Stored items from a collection
#####

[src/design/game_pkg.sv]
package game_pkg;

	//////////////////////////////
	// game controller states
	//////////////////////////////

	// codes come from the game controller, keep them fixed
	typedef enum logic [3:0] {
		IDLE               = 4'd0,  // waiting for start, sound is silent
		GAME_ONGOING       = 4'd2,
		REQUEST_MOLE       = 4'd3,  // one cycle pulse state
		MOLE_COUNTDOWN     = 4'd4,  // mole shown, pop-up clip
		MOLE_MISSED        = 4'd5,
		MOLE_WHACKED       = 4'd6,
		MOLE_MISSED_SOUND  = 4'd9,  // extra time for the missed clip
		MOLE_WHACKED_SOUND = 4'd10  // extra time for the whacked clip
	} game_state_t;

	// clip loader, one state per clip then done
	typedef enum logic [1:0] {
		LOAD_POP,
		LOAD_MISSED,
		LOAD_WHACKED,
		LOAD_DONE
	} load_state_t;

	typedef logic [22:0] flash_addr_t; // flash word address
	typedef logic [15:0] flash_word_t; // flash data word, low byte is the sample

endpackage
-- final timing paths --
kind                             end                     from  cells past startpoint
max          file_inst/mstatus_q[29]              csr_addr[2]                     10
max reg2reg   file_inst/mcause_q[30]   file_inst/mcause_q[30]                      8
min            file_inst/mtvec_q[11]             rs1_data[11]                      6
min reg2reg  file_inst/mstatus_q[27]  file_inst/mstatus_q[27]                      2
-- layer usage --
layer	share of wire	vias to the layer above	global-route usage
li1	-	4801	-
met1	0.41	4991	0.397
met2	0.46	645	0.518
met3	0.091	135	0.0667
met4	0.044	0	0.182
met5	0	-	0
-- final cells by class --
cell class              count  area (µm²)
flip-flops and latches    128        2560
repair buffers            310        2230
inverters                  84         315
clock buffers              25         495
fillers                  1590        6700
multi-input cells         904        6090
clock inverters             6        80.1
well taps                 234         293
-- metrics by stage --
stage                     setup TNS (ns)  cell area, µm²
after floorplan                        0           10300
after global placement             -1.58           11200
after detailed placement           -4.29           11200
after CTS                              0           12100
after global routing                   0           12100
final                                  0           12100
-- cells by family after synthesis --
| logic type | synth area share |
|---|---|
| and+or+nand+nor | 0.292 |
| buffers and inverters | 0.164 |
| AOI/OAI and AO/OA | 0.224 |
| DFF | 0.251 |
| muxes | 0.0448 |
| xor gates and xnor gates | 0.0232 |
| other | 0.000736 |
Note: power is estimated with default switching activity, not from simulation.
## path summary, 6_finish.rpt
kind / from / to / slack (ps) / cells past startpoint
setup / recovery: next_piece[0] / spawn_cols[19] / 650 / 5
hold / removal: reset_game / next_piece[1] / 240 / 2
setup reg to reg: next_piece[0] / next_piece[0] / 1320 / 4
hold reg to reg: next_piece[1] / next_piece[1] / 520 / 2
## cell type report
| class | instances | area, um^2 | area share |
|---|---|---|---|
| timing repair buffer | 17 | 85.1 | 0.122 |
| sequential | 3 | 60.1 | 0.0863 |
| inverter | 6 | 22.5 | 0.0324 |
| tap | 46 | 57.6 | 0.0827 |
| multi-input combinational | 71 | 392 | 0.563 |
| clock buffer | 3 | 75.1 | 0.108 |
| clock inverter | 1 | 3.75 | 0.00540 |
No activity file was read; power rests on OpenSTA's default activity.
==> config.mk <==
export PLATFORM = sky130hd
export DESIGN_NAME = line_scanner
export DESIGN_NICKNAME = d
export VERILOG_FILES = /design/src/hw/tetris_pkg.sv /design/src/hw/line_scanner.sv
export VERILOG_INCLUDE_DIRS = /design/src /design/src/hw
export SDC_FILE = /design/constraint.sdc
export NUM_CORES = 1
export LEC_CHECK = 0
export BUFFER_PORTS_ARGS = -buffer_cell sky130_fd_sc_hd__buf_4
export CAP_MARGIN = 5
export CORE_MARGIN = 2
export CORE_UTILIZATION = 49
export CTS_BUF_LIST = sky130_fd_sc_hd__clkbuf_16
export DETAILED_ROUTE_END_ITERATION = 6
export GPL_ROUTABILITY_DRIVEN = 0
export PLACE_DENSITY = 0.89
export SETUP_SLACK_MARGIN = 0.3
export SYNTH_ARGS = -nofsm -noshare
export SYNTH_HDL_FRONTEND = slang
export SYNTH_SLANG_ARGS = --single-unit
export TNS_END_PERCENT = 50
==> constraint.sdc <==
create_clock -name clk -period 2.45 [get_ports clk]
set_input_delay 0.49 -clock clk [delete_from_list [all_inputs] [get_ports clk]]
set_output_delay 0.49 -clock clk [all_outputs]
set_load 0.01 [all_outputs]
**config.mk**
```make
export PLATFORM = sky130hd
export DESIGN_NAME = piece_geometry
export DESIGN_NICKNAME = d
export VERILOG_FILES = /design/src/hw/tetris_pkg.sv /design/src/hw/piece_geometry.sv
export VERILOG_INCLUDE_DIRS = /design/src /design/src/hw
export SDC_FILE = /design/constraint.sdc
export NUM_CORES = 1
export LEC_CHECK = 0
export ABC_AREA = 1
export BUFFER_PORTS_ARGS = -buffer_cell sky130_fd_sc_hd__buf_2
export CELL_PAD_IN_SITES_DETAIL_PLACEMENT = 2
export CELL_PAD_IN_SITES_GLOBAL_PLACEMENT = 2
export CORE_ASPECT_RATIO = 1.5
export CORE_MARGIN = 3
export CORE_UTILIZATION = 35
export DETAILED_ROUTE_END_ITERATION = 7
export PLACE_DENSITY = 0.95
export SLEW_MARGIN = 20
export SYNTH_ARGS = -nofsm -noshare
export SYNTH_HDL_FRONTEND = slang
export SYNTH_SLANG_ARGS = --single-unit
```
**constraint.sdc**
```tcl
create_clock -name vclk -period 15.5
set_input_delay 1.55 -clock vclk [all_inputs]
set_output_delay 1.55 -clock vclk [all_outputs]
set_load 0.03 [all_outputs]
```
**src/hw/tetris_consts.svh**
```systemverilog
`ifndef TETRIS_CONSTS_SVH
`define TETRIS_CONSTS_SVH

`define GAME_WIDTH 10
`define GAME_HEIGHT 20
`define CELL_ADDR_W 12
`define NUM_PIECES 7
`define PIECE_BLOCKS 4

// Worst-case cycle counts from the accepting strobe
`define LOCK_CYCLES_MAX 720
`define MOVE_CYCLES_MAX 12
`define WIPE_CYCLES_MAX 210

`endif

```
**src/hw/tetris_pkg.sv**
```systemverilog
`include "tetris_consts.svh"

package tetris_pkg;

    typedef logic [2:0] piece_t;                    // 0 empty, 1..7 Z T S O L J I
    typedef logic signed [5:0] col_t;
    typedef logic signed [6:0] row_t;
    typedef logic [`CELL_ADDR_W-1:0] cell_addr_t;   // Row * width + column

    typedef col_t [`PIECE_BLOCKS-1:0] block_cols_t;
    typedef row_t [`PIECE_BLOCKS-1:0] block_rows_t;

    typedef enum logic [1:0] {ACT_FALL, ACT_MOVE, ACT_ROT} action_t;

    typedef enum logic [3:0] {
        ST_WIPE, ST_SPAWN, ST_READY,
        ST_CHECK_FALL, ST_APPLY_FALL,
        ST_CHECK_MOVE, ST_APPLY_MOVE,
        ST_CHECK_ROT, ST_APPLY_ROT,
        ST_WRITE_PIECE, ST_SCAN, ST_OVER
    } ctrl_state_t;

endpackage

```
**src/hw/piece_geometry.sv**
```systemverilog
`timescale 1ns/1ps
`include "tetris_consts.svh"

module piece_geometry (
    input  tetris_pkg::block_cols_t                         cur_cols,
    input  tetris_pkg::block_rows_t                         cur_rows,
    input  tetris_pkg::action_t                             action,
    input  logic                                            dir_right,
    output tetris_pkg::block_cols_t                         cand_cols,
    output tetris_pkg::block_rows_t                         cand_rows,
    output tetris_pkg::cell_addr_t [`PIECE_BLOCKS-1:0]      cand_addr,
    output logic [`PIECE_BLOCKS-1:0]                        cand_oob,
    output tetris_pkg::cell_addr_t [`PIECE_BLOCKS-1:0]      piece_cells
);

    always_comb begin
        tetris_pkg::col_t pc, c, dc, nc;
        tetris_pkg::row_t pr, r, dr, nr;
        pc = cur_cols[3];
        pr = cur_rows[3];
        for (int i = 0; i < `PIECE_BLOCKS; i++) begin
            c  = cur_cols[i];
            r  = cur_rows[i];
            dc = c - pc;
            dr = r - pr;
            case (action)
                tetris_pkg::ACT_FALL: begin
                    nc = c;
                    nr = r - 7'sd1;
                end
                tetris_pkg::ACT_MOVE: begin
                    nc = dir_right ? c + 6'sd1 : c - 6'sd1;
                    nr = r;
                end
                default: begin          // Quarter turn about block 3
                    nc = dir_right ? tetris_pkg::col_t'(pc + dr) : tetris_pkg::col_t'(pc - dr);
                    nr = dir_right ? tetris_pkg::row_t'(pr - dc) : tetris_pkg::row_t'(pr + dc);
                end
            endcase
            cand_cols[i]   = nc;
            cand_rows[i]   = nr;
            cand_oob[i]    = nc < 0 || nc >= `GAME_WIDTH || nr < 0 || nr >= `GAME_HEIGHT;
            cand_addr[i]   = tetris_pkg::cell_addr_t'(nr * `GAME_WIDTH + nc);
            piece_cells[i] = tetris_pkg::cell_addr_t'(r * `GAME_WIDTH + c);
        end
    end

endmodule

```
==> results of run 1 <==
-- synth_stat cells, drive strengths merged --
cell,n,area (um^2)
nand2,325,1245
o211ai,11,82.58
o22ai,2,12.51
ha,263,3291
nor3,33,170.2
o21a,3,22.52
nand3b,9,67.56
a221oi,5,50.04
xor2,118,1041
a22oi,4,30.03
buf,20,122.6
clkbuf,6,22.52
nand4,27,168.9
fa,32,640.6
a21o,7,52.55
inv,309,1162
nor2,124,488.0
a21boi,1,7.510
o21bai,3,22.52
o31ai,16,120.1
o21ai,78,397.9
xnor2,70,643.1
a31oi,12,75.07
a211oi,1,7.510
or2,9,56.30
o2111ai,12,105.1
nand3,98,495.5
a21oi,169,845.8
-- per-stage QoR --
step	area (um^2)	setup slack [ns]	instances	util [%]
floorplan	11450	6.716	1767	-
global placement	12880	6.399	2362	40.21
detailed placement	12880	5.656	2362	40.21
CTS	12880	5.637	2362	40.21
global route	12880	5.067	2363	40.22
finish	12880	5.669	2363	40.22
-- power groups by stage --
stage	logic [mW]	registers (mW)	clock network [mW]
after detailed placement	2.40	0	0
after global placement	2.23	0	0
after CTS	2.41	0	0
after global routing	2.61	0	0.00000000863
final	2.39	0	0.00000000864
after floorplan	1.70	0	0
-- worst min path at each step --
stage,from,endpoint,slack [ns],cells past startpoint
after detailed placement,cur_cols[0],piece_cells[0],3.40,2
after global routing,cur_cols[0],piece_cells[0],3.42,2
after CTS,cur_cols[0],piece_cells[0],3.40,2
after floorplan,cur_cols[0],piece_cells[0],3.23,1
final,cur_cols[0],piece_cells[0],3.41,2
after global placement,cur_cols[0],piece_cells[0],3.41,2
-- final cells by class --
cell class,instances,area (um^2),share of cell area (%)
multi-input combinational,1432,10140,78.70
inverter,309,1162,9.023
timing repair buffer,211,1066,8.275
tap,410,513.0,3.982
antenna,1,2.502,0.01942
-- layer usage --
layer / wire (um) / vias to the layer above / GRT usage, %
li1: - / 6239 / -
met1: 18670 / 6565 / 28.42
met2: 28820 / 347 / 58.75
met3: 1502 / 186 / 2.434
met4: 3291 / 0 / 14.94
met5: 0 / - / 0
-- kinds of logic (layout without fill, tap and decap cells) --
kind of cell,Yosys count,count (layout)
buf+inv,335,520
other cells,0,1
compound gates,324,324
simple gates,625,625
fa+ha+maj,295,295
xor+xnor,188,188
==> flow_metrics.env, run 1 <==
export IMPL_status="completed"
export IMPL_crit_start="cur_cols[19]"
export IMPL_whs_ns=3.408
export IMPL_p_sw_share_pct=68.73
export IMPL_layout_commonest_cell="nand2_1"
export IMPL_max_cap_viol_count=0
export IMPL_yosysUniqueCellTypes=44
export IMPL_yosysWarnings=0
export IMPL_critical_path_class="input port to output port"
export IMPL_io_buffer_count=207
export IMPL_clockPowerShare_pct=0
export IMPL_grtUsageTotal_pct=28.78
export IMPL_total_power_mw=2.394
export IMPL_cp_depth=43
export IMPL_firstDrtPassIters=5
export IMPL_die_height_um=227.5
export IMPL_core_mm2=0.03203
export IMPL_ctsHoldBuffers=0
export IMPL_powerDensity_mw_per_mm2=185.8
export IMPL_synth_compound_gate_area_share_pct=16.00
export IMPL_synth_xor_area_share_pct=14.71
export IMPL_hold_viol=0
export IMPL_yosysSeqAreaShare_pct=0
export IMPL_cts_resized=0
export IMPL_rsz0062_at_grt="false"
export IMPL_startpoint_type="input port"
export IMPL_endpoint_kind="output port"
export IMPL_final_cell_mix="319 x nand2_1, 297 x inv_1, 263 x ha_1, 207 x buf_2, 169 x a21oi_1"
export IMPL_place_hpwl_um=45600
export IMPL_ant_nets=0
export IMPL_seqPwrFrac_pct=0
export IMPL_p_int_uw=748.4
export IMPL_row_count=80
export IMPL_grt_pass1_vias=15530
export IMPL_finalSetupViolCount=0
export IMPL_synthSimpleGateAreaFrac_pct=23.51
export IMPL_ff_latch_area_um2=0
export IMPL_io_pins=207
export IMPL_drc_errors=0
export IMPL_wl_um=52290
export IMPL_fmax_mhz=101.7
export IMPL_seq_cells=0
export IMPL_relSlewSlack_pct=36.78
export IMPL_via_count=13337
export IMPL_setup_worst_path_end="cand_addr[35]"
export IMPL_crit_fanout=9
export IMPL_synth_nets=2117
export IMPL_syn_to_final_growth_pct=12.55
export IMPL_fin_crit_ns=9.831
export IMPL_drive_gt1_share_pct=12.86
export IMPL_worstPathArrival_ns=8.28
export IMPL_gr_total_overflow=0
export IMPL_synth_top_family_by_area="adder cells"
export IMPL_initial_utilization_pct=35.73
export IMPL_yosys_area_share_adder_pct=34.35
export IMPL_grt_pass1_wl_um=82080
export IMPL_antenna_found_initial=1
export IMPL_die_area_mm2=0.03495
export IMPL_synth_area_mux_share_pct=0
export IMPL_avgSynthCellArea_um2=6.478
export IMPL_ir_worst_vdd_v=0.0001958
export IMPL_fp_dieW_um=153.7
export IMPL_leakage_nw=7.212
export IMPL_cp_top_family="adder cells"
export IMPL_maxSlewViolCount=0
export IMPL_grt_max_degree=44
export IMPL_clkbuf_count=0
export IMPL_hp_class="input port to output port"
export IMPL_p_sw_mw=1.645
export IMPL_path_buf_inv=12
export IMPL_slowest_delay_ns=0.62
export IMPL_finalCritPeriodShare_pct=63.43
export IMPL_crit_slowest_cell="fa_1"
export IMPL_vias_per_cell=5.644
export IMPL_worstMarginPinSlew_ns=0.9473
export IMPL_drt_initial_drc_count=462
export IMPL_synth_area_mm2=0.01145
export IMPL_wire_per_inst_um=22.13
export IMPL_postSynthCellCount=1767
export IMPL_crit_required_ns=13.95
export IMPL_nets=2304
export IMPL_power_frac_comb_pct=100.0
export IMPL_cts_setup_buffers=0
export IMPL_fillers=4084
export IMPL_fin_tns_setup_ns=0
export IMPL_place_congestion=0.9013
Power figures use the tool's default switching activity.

#####

▸ Required work
Please reproduce the lines from the line with "Note: power is" to the line with "3.75 | 0.00540 |", both ends included, exactly as they appear above.

▸ Written response
Note: power is estimated with default switching activity, not from simulation.
## path summary, 6_finish.rpt
kind / from / to / slack (ps) / cells past startpoint
setup / recovery: next_piece[0] / spawn_cols[19] / 650 / 5
hold / removal: reset_game / next_piece[1] / 240 / 2
setup reg to reg: next_piece[0] / next_piece[0] / 1320 / 4
hold reg to reg: next_piece[1] / next_piece[1] / 520 / 2
## cell type report
| class | instances | area, um^2 | area share |
|---|---|---|---|
| timing repair buffer | 17 | 85.1 | 0.122 |
| sequential | 3 | 60.1 | 0.0863 |
| inverter | 6 | 22.5 | 0.0324 |
| tap | 46 | 57.6 | 0.0827 |
| multi-input combinational | 71 | 392 | 0.563 |
| clock buffer | 3 | 75.1 | 0.108 |
| clock inverter | 1 | 3.75 | 0.00540 |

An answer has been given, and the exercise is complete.